# WHAT NEEDS TO BE DONE:
Give again, word for word, each line below starting at the one that contains "if (state == IDLE && found) begin" and ending at the one that contains "- 2-bit by 1-bit == test".

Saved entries
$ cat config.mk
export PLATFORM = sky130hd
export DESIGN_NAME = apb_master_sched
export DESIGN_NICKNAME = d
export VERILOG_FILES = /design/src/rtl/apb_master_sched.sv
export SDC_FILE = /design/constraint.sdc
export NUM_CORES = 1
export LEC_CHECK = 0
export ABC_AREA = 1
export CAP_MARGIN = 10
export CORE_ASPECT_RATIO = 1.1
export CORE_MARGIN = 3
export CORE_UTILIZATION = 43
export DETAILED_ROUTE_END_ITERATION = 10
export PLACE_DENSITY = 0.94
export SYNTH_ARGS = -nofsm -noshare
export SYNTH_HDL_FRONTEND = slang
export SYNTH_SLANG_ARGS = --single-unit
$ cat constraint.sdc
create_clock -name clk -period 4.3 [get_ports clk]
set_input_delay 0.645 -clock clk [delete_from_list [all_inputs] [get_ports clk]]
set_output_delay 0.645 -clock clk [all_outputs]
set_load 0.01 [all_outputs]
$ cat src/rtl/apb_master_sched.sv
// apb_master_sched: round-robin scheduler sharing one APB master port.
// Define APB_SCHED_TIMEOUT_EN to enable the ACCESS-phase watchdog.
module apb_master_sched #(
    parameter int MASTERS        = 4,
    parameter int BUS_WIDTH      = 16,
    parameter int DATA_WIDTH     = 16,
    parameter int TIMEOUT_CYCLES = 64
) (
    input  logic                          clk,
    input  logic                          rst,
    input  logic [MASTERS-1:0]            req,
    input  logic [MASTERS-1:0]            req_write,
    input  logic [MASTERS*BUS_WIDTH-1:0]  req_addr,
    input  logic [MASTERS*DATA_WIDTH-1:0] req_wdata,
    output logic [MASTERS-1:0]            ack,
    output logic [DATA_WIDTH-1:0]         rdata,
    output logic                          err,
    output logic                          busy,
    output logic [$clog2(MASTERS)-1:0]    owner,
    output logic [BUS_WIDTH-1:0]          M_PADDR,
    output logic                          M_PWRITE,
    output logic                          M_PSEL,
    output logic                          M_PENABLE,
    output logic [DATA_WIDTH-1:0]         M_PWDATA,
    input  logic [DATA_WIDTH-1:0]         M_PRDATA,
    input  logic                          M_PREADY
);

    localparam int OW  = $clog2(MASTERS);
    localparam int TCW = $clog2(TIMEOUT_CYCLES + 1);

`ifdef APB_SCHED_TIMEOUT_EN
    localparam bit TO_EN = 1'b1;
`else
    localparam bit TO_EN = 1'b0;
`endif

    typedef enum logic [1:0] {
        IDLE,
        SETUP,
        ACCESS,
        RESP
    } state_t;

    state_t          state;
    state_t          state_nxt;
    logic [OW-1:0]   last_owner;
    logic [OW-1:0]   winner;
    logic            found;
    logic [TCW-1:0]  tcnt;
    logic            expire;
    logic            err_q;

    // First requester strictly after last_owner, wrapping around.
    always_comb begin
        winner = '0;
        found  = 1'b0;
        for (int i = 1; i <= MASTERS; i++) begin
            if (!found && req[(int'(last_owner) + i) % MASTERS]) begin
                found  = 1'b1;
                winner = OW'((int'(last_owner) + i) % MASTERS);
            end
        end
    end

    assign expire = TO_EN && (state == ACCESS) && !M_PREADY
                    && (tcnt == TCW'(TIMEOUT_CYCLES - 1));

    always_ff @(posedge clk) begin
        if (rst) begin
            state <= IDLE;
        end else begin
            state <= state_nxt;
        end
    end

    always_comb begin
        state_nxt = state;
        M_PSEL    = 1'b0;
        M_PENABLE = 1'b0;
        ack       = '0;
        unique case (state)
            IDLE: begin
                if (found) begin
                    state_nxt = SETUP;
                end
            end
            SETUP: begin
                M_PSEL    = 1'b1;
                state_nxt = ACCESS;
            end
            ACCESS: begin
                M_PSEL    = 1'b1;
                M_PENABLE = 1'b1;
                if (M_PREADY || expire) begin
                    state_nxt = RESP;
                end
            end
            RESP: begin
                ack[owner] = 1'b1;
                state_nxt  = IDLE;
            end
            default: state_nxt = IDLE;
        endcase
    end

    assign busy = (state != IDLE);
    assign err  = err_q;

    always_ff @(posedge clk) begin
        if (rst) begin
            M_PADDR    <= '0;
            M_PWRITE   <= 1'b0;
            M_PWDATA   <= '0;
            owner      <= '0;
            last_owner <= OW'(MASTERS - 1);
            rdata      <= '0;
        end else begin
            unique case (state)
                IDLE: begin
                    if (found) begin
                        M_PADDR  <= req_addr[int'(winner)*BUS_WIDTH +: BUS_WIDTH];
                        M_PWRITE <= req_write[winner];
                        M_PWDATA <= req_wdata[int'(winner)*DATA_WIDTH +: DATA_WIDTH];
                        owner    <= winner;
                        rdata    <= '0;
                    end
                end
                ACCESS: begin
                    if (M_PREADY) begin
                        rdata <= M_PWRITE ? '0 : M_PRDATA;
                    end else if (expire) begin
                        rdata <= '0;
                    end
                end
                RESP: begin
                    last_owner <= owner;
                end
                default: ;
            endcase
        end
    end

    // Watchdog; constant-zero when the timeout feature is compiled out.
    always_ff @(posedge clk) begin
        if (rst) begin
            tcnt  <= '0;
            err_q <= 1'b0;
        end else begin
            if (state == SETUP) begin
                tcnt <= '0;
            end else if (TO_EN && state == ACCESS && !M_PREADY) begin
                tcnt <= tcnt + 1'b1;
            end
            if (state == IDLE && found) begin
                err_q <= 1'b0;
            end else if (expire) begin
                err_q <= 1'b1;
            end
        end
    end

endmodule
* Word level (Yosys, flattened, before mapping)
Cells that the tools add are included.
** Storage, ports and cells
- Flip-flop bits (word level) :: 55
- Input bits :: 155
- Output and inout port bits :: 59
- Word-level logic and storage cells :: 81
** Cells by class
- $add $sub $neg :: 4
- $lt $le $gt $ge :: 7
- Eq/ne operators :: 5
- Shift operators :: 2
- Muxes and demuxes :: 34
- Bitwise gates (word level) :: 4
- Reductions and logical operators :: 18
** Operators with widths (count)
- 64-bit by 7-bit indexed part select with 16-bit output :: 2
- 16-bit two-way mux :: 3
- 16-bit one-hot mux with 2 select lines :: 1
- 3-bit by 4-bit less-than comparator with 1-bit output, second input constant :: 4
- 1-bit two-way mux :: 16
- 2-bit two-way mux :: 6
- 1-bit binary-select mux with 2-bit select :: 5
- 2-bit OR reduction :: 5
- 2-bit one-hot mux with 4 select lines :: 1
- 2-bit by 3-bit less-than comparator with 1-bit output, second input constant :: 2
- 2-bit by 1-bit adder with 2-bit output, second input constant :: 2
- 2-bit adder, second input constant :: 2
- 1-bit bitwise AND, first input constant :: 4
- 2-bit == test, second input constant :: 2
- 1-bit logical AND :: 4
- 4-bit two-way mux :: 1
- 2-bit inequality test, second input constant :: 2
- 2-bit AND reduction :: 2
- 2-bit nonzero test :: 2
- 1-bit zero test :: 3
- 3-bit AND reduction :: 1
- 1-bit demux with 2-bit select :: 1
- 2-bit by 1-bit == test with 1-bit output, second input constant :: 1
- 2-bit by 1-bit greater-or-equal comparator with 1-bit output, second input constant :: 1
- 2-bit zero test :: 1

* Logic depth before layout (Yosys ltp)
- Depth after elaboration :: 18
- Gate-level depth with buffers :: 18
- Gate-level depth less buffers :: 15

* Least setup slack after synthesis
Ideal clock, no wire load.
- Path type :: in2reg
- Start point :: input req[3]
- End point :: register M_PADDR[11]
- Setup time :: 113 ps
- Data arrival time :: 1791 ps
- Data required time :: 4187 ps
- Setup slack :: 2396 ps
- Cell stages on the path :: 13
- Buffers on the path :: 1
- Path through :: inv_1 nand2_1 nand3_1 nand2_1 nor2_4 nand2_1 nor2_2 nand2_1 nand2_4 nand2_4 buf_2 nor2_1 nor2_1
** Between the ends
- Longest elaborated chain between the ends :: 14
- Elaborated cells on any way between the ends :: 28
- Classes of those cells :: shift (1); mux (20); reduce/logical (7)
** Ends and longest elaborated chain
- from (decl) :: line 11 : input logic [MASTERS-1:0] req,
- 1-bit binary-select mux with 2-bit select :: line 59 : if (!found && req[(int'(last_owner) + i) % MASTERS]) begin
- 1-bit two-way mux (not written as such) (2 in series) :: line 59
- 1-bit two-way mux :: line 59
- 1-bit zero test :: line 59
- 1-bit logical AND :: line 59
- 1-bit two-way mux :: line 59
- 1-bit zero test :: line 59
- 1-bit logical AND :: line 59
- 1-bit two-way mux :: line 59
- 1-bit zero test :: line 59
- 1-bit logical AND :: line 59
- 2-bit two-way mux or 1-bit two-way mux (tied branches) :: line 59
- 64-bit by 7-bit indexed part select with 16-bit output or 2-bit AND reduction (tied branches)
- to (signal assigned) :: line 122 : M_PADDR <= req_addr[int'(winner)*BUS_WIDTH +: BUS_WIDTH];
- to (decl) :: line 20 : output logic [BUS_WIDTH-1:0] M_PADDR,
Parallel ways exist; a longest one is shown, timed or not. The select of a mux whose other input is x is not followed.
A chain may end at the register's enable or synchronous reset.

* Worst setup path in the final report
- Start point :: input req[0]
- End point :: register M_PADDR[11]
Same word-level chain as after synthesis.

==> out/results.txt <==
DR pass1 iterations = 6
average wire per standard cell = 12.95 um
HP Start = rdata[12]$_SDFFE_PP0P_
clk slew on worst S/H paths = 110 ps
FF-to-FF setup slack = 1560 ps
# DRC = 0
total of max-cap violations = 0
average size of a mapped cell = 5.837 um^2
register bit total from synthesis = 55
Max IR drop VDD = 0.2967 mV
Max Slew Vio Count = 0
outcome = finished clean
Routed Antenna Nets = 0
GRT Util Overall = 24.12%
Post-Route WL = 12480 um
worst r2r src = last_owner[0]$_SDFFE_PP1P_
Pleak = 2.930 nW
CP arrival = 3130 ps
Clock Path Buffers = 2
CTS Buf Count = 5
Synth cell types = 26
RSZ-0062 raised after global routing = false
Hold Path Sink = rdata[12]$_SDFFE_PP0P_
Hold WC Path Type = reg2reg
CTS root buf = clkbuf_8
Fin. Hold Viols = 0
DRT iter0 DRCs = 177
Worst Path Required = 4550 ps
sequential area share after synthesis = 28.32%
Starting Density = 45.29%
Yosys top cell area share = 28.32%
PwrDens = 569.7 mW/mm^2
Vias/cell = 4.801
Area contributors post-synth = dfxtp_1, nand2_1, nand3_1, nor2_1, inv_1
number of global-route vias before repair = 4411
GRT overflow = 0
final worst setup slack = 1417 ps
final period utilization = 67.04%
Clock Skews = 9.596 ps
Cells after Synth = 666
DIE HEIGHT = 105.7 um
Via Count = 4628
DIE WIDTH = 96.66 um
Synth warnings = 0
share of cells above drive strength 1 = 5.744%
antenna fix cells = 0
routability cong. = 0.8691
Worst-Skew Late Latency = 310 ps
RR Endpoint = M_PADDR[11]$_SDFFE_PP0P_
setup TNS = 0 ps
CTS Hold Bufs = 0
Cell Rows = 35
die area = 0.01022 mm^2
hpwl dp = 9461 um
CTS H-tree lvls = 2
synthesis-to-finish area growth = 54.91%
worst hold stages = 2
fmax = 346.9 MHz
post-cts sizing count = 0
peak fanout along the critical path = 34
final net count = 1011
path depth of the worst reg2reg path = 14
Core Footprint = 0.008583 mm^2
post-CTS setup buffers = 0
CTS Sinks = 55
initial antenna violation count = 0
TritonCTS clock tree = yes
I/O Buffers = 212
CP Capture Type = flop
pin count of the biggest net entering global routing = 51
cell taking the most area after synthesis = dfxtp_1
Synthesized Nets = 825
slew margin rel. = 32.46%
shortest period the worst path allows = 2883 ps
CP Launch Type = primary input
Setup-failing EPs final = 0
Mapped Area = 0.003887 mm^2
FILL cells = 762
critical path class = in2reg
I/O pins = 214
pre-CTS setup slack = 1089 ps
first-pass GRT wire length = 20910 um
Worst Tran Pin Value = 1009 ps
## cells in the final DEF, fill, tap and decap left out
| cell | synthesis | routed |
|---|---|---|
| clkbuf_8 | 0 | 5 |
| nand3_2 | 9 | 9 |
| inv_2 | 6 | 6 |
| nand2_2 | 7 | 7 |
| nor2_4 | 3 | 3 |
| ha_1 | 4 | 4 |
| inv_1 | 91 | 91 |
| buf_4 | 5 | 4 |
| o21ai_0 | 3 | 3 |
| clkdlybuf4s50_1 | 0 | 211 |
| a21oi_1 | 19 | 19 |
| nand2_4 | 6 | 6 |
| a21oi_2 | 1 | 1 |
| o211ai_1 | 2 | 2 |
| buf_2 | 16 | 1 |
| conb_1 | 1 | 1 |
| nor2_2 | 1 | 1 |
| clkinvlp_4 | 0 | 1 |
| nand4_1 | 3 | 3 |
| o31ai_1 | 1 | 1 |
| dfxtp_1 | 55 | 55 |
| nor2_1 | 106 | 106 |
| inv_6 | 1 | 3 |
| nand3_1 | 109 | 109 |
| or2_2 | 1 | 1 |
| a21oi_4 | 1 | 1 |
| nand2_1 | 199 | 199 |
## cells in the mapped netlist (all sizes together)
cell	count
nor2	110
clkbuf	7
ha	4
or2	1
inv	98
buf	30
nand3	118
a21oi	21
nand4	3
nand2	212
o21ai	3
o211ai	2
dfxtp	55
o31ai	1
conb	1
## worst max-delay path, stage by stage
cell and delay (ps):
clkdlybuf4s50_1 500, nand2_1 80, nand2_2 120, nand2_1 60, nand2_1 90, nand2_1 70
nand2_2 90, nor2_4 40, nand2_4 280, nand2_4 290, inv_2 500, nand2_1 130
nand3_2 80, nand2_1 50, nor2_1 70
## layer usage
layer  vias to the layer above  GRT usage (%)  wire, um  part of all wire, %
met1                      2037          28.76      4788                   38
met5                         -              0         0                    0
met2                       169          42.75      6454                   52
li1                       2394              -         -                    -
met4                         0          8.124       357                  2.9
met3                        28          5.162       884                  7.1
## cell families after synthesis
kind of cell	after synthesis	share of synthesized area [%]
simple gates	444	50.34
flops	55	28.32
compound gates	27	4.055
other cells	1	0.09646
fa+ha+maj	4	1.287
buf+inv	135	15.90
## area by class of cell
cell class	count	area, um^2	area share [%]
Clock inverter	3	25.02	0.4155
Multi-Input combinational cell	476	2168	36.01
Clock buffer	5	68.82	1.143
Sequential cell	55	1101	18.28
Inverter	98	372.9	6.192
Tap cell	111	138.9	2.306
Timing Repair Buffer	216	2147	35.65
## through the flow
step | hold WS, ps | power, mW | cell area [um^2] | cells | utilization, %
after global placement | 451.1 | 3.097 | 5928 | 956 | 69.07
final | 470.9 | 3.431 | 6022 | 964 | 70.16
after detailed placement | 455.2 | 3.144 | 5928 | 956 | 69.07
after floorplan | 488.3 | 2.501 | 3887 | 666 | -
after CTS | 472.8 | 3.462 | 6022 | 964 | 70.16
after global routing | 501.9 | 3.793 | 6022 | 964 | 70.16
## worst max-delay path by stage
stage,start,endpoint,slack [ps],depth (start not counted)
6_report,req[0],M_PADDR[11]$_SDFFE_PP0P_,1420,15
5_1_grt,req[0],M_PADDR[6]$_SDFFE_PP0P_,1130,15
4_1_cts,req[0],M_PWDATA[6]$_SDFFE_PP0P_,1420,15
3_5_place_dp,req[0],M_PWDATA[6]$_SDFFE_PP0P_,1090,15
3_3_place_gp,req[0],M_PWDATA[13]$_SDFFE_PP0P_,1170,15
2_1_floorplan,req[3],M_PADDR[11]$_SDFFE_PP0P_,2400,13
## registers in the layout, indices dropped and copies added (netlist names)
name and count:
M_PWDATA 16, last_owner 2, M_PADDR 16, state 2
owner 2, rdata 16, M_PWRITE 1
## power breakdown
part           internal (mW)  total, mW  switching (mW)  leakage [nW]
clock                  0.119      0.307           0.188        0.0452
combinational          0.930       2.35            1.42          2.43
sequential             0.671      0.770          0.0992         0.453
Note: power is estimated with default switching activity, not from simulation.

# SOLUTION TO THE EXERCISE:
            if (state == IDLE && found) begin
                err_q <= 1'b0;
            end else if (expire) begin
                err_q <= 1'b1;
            end
        end
    end

endmodule
* Word level (Yosys, flattened, before mapping)
Cells that the tools add are included.
** Storage, ports and cells
- Flip-flop bits (word level) :: 55
- Input bits :: 155
- Output and inout port bits :: 59
- Word-level logic and storage cells :: 81
** Cells by class
- $add $sub $neg :: 4
- $lt $le $gt $ge :: 7
- Eq/ne operators :: 5
- Shift operators :: 2
- Muxes and demuxes :: 34
- Bitwise gates (word level) :: 4
- Reductions and logical operators :: 18
** Operators with widths (count)
- 64-bit by 7-bit indexed part select with 16-bit output :: 2
- 16-bit two-way mux :: 3
- 16-bit one-hot mux with 2 select lines :: 1
- 3-bit by 4-bit less-than comparator with 1-bit output, second input constant :: 4
- 1-bit two-way mux :: 16
- 2-bit two-way mux :: 6
- 1-bit binary-select mux with 2-bit select :: 5
- 2-bit OR reduction :: 5
- 2-bit one-hot mux with 4 select lines :: 1
- 2-bit by 3-bit less-than comparator with 1-bit output, second input constant :: 2
- 2-bit by 1-bit adder with 2-bit output, second input constant :: 2
- 2-bit adder, second input constant :: 2
- 1-bit bitwise AND, first input constant :: 4
- 2-bit == test, second input constant :: 2
- 1-bit logical AND :: 4
- 4-bit two-way mux :: 1
- 2-bit inequality test, second input constant :: 2
- 2-bit AND reduction :: 2
- 2-bit nonzero test :: 2
- 1-bit zero test :: 3
- 3-bit AND reduction :: 1
- 1-bit demux with 2-bit select :: 1
- 2-bit by 1-bit == test with 1-bit output, second input constant :: 1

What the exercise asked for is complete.